Varnish and stain are both products that are applid to wooden surfaces. At its most basic, the difference between varnish and a stain is that a stain imparts an additional colour, literally "staining" the surface and grain of the wood into any of a wide variety of different shades.
A varnish is a transparent, hard, protective finish used to protect wood (and often other surfaces) from scratches. Varnish is generally glossy, but can be any of a number of different sheens, including satin, semigloss or matt. Varnish is often applied over wood stains as a final step. Varnishes can be resin based, acrylic, oil, polyurethane, water or epoxy based. Varnishes typically dry quite slowly unless applied in exceptionally thin coats, and most varnishes are highly flammable in their liquid state.
Stains are any of a variety of solvents used to impart pigment to the surface of wood. Wood stains can be either transparent or opaque. Stains are typically water, alcohol, wax, pigment or oil-based, with the main difference between the five being in the depth of colour achieved, effect on the grain and environmental impact. Water-based stains are considered more environmentally friendly, but also raise the grain of wood surfaces somewhat. Oil stains sink deeply into the grain, which can cause a patchy look in certain types of wood, and is generally considered the least environmentally friendly. Pigment stains are simply highly concentrated, finely ground pigments most often used to disguise the roughness of the grain of low-grade lumber. Alcohol stains are sold in powder form and are mixed into an alcohol solvent, and dry very quickly, penetrating only the surface of the grain making them most suited to spray applications. Wax-based stains are a combination of finishing wax and pigment, often best suited for pale pigments that do not need to penetrate deeply into the grain.

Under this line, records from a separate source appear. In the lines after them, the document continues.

--- src/rtl/vga_pkg.sv ---
// Shared 800x600@72 Hz timing constants, interior bounds and the bounce-step helper
// used by the display generator and vga_box_mover.
package vga_pkg;

  localparam int unsigned H_TOTAL  = 1040;
  localparam int unsigned V_TOTAL  = 666;
  localparam int unsigned H_ACTIVE = 800;
  localparam int unsigned V_ACTIVE = 600;
  localparam int unsigned H_START  = 187;
  localparam int unsigned V_START  = 31;

  localparam int unsigned INT_LEFT   = 221;
  localparam int unsigned INT_RIGHT  = 579;
  localparam int unsigned INT_TOP    = 161;
  localparam int unsigned INT_BOTTOM = 439;

  localparam int unsigned AXW = 11;

  typedef struct packed {
    logic [AXW-1:0] pos;
    logic           dir;
    logic           bounced;
  } axis_t;

  // One step on one axis; hi is the largest legal origin, lo the smallest.
  function automatic axis_t axis_step(input logic [AXW-1:0] pos, input logic dir,
                                      input logic [AXW-1:0] lo, input logic [AXW-1:0] hi,
                                      input logic [AXW-1:0] step);
    axis_t          r;
    logic [AXW-1:0] nx;
    r.pos     = pos;
    r.dir     = dir;
    r.bounced = 1'b0;
    nx        = pos + step;
    if (dir) begin
      if (nx >= hi) begin
        r.pos     = hi;
        r.dir     = 1'b0;
        r.bounced = 1'b1;
      end else begin
        r.pos = nx;
      end
    end else if (pos <= lo + step) begin
      r.pos     = lo;
      r.dir     = 1'b1;
      r.bounced = 1'b1;
    end else begin
      r.pos = pos - step;
    end
    return r;
  endfunction

endpackage

--- src/rtl/key_debounce.sv ---
// Push-button debouncer: emits a one-cycle press pulse once the synchronized key
// has been low and stable for DEB_CYCLES clocks after being released.
module key_debounce #(
  parameter int unsigned DEB_CYCLES = 1_000_000
) (
  input  logic clk,
  input  logic rst_n,
  input  logic key_in,
  output logic press
);

  localparam int unsigned CW = $clog2(DEB_CYCLES) + 1;

  logic          last_q, last_d;
  logic          state_q, state_d;
  logic          press_q, press_d;
  logic [CW-1:0] cnt_q, cnt_d;

  // Counter restarts on every input change and saturates once stable.
  always_comb begin
    last_d  = key_in;
    state_d = state_q;
    press_d = 1'b0;
    cnt_d   = cnt_q;
    if (key_in != last_q) begin
      cnt_d = '0;
    end else if (cnt_q != CW'(DEB_CYCLES - 1)) begin
      cnt_d = CW'(cnt_q + CW'(1));
    end else if (key_in != state_q) begin
      state_d = key_in;
      press_d = state_q & ~key_in;
    end
  end

  always_ff @(posedge clk or negedge rst_n) begin
    if (!rst_n) begin
      last_q  <= 1'b1;
      state_q <= 1'b1;
      press_q <= 1'b0;
      cnt_q   <= '0;
    end else begin
      last_q  <= last_d;
      state_q <= state_d;
      press_q <= press_d;
      cnt_q   <= cnt_d;
    end
  end

  assign press = press_q;

endmodule

--- src/rtl/vga_box_mover.sv ---
// Bounces a BOX_W square inside the green frame interior, stepping on vsync rising edges.
// Optional pause push-button (key_n with debounce) when BOX_KEY_EN is defined.
module vga_box_mover
  import vga_pkg::*;
#(
  parameter int unsigned LEFT       = INT_LEFT,
  parameter int unsigned RIGHT      = INT_RIGHT,
  parameter int unsigned TOP        = INT_TOP,
  parameter int unsigned BOTTOM     = INT_BOTTOM,
  parameter int unsigned BOX_W      = 31,
  parameter int unsigned STEP       = 2,
  parameter int unsigned FRAME_DIV  = 1,
  parameter int unsigned X0         = 385,
  parameter int unsigned Y0         = 285,
  parameter int unsigned DEB_CYCLES = 1_000_000
) (
  input  logic       clk,
  input  logic       rst_n,
  input  logic       vsync,
  input  logic       en,
`ifdef BOX_KEY_EN
  input  logic       key_n,
`endif
  output logic [9:0] box_x,
  output logic [9:0] box_y,
  output logic       frame_tick,
  output logic       hit
);

  localparam int unsigned XMAX = RIGHT - BOX_W + 1;
  localparam int unsigned YMAX = BOTTOM - BOX_W + 1;
  localparam int unsigned DW   = 8;

  logic          vsync_d_q, vsync_d_d;
  logic [9:0]    box_x_q, box_x_d;
  logic [9:0]    box_y_q, box_y_d;
  logic          dir_x_q, dir_x_d;
  logic          dir_y_q, dir_y_d;
  logic [DW-1:0] div_cnt_q, div_cnt_d;
  logic          frame_tick_q, frame_tick_d;
  logic          hit_q, hit_d;
  logic          paused;
  logic          vsync_rise_c;
  axis_t         ax_c, ay_c;

`ifdef BOX_KEY_EN
  logic key_s1_q, key_s1_d;
  logic key_s2_q, key_s2_d;
  logic paused_q, paused_d;
  logic press;

  key_debounce #(.DEB_CYCLES(DEB_CYCLES)) u_deb (
    .clk    (clk),
    .rst_n  (rst_n),
    .key_in (key_s2_q),
    .press  (press)
  );

  // Two-flop synchronizer on the asynchronous button, then toggle on each press.
  always_comb begin
    key_s1_d = key_n;
    key_s2_d = key_s1_q;
    paused_d = paused_q ^ press;
  end

  always_ff @(posedge clk or negedge rst_n) begin
    if (!rst_n) begin
      key_s1_q <= 1'b1;
      key_s2_q <= 1'b1;
      paused_q <= 1'b0;
    end else begin
      key_s1_q <= key_s1_d;
      key_s2_q <= key_s2_d;
      paused_q <= paused_d;
    end
  end

  assign paused = paused_q;
`else
  assign paused = 1'b0;
`endif

  // vsync is already in this clock domain, so a single delay flop suffices.
  always_comb begin
    vsync_rise_c = vsync & ~vsync_d_q;
    ax_c = axis_step({1'b0, box_x_q}, dir_x_q, AXW'(LEFT), AXW'(XMAX), AXW'(STEP));
    ay_c = axis_step({1'b0, box_y_q}, dir_y_q, AXW'(TOP),  AXW'(YMAX), AXW'(STEP));

    vsync_d_d    = vsync;
    box_x_d      = box_x_q;
    box_y_d      = box_y_q;
    dir_x_d      = dir_x_q;
    dir_y_d      = dir_y_q;
    div_cnt_d    = div_cnt_q;
    frame_tick_d = vsync_rise_c;
    hit_d        = 1'b0;

    if (vsync_rise_c && en && !paused) begin
      if (div_cnt_q == DW'(FRAME_DIV - 1)) begin
        div_cnt_d = '0;
        box_x_d   = ax_c.pos[9:0];
        box_y_d   = ay_c.pos[9:0];
        dir_x_d   = ax_c.dir;
        dir_y_d   = ay_c.dir;
        hit_d     = ax_c.bounced | ay_c.bounced;
      end else begin
        div_cnt_d = DW'(div_cnt_q + DW'(1));
      end
    end
  end

  always_ff @(posedge clk or negedge rst_n) begin
    if (!rst_n) begin
      vsync_d_q    <= 1'b1;
      box_x_q      <= 10'(X0);
      box_y_q      <= 10'(Y0);
      dir_x_q      <= 1'b1;
      dir_y_q      <= 1'b1;
      div_cnt_q    <= '0;
      frame_tick_q <= 1'b0;
      hit_q        <= 1'b0;
    end else begin
      vsync_d_q    <= vsync_d_d;
      box_x_q      <= box_x_d;
      box_y_q      <= box_y_d;
      dir_x_q      <= dir_x_d;
      dir_y_q      <= dir_y_d;
      div_cnt_q    <= div_cnt_d;
      frame_tick_q <= frame_tick_d;
      hit_q        <= hit_d;
    end
  end

  assign box_x      = box_x_q;
  assign box_y      = box_y_q;
  assign frame_tick = frame_tick_q;
  assign hit        = hit_q;

endmodule

--- config.mk ---
export PLATFORM = sky130hd
export DESIGN_NAME = vga_box_mover
export DESIGN_NICKNAME = d
export VERILOG_FILES = /design/src/rtl/vga_pkg.sv /design/src/rtl/key_debounce.sv /design/src/rtl/vga_box_mover.sv
export SDC_FILE = /design/constraint.sdc
export NUM_CORES = 1
export LEC_CHECK = 0
export CORE_MARGIN = 2
export CORE_UTILIZATION = 45
export CTS_BUF_LIST = sky130_fd_sc_hd__clkbuf_4 sky130_fd_sc_hd__clkbuf_8
export DETAILED_ROUTE_END_ITERATION = 10
export MAX_ROUTING_LAYER = met4
export PLACE_DENSITY_LB_ADDON = 0.15
export RECOVER_POWER = 25
export SYNTH_ARGS = -nofsm -noshare
export SYNTH_HDL_FRONTEND = slang
export SYNTH_SLANG_ARGS = --single-unit
--- constraint.sdc ---
create_clock -name clk -period 2.8 [get_ports clk]
set_input_delay 0.84 -clock clk [delete_from_list [all_inputs] [get_ports clk]]
set_output_delay 0.84 -clock clk [all_outputs]
set_load 0.05 [all_outputs]
==> reports/metrics.yaml <==
outcome: "completed"
power_density_mw_per_mm2: 1000
via_per_inst: 5.78
drv_cap: 0
clockBufferDepth: 2
worstSkewPairLatency_ns: 0.29
gp_congestion: 0.796
dr_total_vias: 2174
cp.required_ns: 1.96
fin_setup_tns_ns: 0
fin_area_mm2: 0.00287
dr.pass1.iters: 4
cts_tree: "built"
setup_viol: 0
row_count: 26
ys.flop_type: "dfrtp_1"
drc: 0
synth_nets: 297
ir_worst_vdd_mv: 0.395
finalHoldViolCount: 0
rsz0062_at_grt: "false"
avgRoutedWirePerCell_um: 15.1
final_common_cell: "a21oi_1"
synth_edf_count: 0
grt_max_degree: 34
path_max_fanout: 11
port_buffers: 25
cp_num_buf_inv: 1
dieArea_mm2: 0.00607
fin_crit_ns: 2.62
nets: 318
ys_seq_area_share_pct: 34.2
crit_path_start_kind: "flip-flop"
root_buffer: "clkbuf_8"
p_leak_nw: 1.14
totalWireLength_um: 5680
post_cts_resized: 0
syn_to_final_growth_pct: 16.6
synth_area_leaders: "dfrtp_1, dfstp_2, a21oi_1"
synth_cell_types: 69
synth_area_per_cell_um2: 8.65
drive_gt1_share_pct: 14.1
cts_sinks: 33
post-cts-setup-buffers: 0
htree_levels: 2
hold_class: "flip-flop to flip-flop"
period_share_pct: 93.6
track_usage_pct: 20.7
synth_warnings: 0
worstPathArrival_ns: 1.78
mostFrequentLayoutCells: "a21oi_1, clkdlybuf4s50_1, o21ai_0, dfrtp_1, nand3_1"
syn_inst: 284
fin_util_pct: 55.4
async_flop_share_pct: 100
grt_pass1_vias: 2008
slew_headroom_pct: 44.0
die_w_um: 77.9
grt_overflow_total: 0
ios: 26
worstSetupPathType: "flip-flop to primary output"
cp_slowest_cell: "clkdlybuf4s50_1"
cts-buffers-inserted: 5
cpLargestDelayFamily: "buffers and inverters"
seqCellArea_um2: 840
synth_top_area_share_pct: 22.4
drv_slew: 0
placed_cell_area_mm2: 0.00275
antennaDiodeCount: 0
n_fill_cell: 487
grt_pass1_wl_um: 9870
crit_path_end_kind: "primary output"
antenna_left: 0
finalPower_w: 0.00287
fin_skew_ns: 0.00571
clkTransAtPathRegs_ns: 0.08
fp.dieH_um: 77.9
synth.ff_latch_count: 33
syn_area_mm2: 0.00246
fp.coreArea_mm2: 0.00517
cpPeakStageDelay_ns: 0.84
max_freq_mhz: 382
drtIter0Drc: 159
ctsHoldBuffers: 0
multiInputGateArea_mm2: 0.00145
yosys.area.top_type: "dfrtp_1"
crit_chain: "clkdlybuf4s50_1"
hpwl_um: 3930
initial_core_util_pct: 47.5
antenna_found_initial: 0
tightest_slew_ns: 0.840
## synth_stat cells (3+ instances only)
| cell | n |
|---|---|
| nand2_1 | 17 |
| nor2_1 | 17 |
| dfstp_2 | 11 |
| clkbuf_1 | 7 |
| o21ai_1 | 3 |
| inv_1 | 13 |
| nand4_1 | 4 |
| nand2b_1 | 3 |
| buf_2 | 8 |
| dfrtp_1 | 22 |
| and3_1 | 5 |
| nor3_1 | 7 |
| a2bb2oi_1 | 3 |
| nand3_1 | 19 |
| ha_1 | 9 |
| a21oi_1 | 24 |
| o21ai_0 | 22 |
| a211oi_1 | 3 |
| xnor2_1 | 12 |
| a31oi_1 | 4 |
| xor2_1 | 6 |
| a21o_1 | 4 |
| or3_1 | 4 |
## cells by family after synthesis
logic type | share of synthesized area, %
adder cells (fa/ha/maj) | 5.04
flip-flops | 34.2
XOR/XNOR | 6.42
multiplexers | 0.866
AND/OR/NAND/NOR | 21.2
AO/OA/AOI/OAI | 25.3
buffers and inverters | 6.98
## sequential cells by signal, indices dropped and copies added (netlist names)
name / flops
box_x: 10
vsync_d_q: 1
frame_tick: 1
dir_x_q: 1
hit: 1
div_cnt_q: 8
dir_y_q: 1
box_y: 10
## area by class of cell
type | count | area share (%)
Clock buffer | 6 | 2.88
Clock inverter | 2 | 1.31
Inverter | 13 | 1.70
Multi-Input combinational cell | 217 | 50.5
Sequential cell | 33 | 29.3
Tap cell | 70 | 3.06
Timing Repair Buffer | 35 | 11.3
## power breakdown
part | internal, W | leakage [nW] | switching (W)
clock | 0.000290 | 0.0574 | 0.000191
combinational | 0.000588 | 0.690 | 0.000887
sequential | 0.000640 | 0.392 | 0.000272
## routing by layer
layer / wire length (µm) / vias to the layer above / track usage, % / part of all wire [%]
met5: 0 / - / - / 0
met4: 44 / 0 / 6.32 / 0.78
met3: 214 / 2 / 3.49 / 3.8
met2: 2570 / 41 / 29.8 / 45
met1: 2850 / 1059 / 29.7 / 50
li1: - / 1072 / - / -
## path summary, 6_finish.rpt
kind / from / to / slack [ns] / depth (start not counted)
max: box_y[3]$_DFFE_PN1P_ / box_y[3] / 0.18 / 1
max in group asynchronous: rst_n / box_x[4]$_DFFE_PN0P_ / 1.10 / 2
max reg2reg: box_y[2]$_DFFE_PN1P_ / box_y[1]$_DFFE_PN0P_ / 0.31 / 7
min in group asynchronous: rst_n / box_x[9]$_DFFE_PN0P_ / 1.18 / 2
min: div_cnt_q[5]$_DFFE_PN0P_ / div_cnt_q[5]$_DFFE_PN0P_ / 0.50 / 1
min reg2reg: div_cnt_q[5]$_DFFE_PN0P_ / div_cnt_q[5]$_DFFE_PN0P_ / 0.50 / 1
## metrics by stage
step                cells  hold slack, ns  setup WS (ns)
global route          376           0.519         0.0677
CTS                   376           0.503          0.176
global placement      368           0.491          0.136
detailed placement    368           0.493         0.0880
finish                376           0.503          0.179
floorplan             284           0.460          0.385
No activity file was read; power rests on OpenSTA's default activity.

There are some products marketed as a combined stain and varnish, meant to speed the process of finishing furniture or to repair damaged finishes. Often the stains are mixed with a professional clear polyurethane. Because these products dry quickly, they may present a drawback by resting on the grain rather than sinking into it.
Thinned paints can serve much the same function as stains, and lacquers are similarly analogous to the function of varnishes, with the primary difference being that lacquers are typically sprayed on, rather than painted on.